*** RECORDS FOR THIS EXERCISE Section Begins ***

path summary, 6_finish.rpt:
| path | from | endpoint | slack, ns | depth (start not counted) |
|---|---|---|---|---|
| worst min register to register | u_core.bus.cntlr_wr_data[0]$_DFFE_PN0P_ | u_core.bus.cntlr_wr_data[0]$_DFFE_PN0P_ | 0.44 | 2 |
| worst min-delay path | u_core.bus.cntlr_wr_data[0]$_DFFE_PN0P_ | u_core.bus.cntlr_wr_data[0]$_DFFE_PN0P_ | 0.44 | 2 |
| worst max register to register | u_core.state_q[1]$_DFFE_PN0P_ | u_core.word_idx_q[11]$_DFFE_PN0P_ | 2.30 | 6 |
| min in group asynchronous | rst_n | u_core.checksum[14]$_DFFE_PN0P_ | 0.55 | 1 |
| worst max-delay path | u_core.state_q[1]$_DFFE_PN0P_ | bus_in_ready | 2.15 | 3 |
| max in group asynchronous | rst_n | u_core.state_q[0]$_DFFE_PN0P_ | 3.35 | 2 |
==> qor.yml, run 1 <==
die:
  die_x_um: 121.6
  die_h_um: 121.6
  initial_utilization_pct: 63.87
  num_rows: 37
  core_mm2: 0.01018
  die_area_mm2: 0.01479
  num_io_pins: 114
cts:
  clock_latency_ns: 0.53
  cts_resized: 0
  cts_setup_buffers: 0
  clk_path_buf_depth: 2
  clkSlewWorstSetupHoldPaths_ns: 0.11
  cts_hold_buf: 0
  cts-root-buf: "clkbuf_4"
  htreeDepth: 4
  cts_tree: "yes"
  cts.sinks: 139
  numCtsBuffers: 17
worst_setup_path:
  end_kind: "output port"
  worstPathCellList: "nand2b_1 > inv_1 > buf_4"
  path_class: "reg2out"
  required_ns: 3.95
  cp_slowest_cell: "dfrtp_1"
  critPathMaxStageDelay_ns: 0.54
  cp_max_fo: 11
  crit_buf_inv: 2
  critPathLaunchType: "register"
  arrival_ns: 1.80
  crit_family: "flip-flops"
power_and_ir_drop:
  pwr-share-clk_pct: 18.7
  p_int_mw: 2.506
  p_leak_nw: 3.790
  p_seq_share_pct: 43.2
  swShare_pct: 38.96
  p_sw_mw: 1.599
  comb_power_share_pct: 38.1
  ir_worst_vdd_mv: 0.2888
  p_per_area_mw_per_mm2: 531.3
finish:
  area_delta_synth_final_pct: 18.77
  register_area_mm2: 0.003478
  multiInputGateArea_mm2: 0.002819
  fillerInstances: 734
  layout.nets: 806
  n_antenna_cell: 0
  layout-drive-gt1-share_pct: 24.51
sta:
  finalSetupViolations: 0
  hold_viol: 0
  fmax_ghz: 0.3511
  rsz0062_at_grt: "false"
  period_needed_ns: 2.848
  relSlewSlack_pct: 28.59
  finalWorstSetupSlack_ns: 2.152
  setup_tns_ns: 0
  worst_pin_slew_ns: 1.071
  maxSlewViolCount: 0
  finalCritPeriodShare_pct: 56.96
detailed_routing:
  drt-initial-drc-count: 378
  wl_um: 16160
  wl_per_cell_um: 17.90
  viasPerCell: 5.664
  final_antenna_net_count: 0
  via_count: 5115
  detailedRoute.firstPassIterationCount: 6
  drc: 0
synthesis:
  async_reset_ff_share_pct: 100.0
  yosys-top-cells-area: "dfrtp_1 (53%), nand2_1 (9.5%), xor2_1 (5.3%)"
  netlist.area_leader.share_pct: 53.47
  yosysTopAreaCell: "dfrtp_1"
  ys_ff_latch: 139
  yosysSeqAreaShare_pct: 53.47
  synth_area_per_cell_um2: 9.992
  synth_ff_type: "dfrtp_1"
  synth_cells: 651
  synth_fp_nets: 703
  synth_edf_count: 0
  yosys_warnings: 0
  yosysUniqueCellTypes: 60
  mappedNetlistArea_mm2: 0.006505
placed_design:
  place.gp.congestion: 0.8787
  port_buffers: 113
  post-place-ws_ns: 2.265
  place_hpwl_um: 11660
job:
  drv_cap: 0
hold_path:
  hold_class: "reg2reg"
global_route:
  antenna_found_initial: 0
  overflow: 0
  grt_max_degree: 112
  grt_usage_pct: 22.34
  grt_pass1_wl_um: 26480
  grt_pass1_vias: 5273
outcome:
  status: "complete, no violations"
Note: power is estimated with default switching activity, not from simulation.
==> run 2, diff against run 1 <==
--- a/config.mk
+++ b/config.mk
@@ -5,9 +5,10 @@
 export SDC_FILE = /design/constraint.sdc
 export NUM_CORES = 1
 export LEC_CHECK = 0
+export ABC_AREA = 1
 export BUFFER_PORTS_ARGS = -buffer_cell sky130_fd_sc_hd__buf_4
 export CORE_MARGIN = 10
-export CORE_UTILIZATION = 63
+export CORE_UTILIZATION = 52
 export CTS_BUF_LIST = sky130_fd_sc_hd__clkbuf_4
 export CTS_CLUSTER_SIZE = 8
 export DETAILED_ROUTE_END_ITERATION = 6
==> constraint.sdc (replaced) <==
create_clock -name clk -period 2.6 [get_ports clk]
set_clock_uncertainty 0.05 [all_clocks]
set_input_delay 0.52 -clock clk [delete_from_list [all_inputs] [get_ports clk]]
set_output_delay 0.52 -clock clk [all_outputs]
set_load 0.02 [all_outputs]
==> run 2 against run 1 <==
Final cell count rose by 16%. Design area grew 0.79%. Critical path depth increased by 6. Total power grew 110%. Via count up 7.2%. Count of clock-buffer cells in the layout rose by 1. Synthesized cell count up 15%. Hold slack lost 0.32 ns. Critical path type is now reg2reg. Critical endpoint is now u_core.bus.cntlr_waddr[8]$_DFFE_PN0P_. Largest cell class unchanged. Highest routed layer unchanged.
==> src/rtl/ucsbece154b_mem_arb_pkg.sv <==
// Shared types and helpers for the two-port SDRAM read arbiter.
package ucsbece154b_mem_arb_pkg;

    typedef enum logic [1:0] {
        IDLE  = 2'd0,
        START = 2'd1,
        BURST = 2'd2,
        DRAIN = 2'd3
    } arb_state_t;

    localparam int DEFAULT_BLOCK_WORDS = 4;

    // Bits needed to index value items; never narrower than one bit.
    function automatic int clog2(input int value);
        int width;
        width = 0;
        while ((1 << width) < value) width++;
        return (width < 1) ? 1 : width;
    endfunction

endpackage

*** RECORDS FOR THIS EXERCISE Section Ends ***
*** RECORDS FOR THIS EXERCISE Section Begins ***

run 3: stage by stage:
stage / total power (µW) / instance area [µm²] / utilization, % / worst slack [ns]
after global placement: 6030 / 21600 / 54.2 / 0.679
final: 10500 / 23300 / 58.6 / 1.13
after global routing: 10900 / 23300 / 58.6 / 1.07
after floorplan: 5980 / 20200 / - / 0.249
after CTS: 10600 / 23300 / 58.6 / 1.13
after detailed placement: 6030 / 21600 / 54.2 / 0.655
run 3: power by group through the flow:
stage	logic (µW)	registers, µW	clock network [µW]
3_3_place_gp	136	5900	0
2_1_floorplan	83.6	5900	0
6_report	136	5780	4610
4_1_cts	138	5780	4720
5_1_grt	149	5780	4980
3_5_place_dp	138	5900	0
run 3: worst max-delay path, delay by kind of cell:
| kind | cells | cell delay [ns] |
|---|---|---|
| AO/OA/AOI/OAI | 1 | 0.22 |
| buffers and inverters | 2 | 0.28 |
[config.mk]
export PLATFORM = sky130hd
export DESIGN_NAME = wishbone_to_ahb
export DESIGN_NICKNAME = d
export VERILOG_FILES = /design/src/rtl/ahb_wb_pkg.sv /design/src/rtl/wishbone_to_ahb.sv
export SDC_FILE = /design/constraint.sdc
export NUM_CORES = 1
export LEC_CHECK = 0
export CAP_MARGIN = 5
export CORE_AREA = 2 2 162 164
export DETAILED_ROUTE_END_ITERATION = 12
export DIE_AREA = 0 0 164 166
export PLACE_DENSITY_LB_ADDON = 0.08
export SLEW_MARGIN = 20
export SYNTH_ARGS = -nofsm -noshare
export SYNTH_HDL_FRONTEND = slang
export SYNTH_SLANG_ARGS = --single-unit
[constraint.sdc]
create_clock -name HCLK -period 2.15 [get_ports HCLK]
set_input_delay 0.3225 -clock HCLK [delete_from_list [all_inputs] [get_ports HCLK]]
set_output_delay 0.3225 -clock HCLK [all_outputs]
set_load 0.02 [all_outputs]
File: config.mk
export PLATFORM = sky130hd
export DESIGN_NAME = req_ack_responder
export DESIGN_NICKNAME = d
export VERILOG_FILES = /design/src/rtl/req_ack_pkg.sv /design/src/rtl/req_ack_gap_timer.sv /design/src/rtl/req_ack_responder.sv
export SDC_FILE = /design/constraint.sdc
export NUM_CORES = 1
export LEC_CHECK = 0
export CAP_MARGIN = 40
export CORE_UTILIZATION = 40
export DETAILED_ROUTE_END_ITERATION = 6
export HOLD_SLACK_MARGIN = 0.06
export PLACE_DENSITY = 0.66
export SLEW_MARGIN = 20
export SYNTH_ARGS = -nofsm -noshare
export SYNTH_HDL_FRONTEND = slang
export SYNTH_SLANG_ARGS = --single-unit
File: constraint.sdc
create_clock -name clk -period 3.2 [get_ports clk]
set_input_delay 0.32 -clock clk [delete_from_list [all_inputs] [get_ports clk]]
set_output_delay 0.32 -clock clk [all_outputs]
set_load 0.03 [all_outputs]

*** RECORDS FOR THIS EXERCISE Section Ends ***

The word "against" is the filter: copy every line of the listing above that contains it.

==> run 2, diff against run 1 <==
==> run 2 against run 1 <==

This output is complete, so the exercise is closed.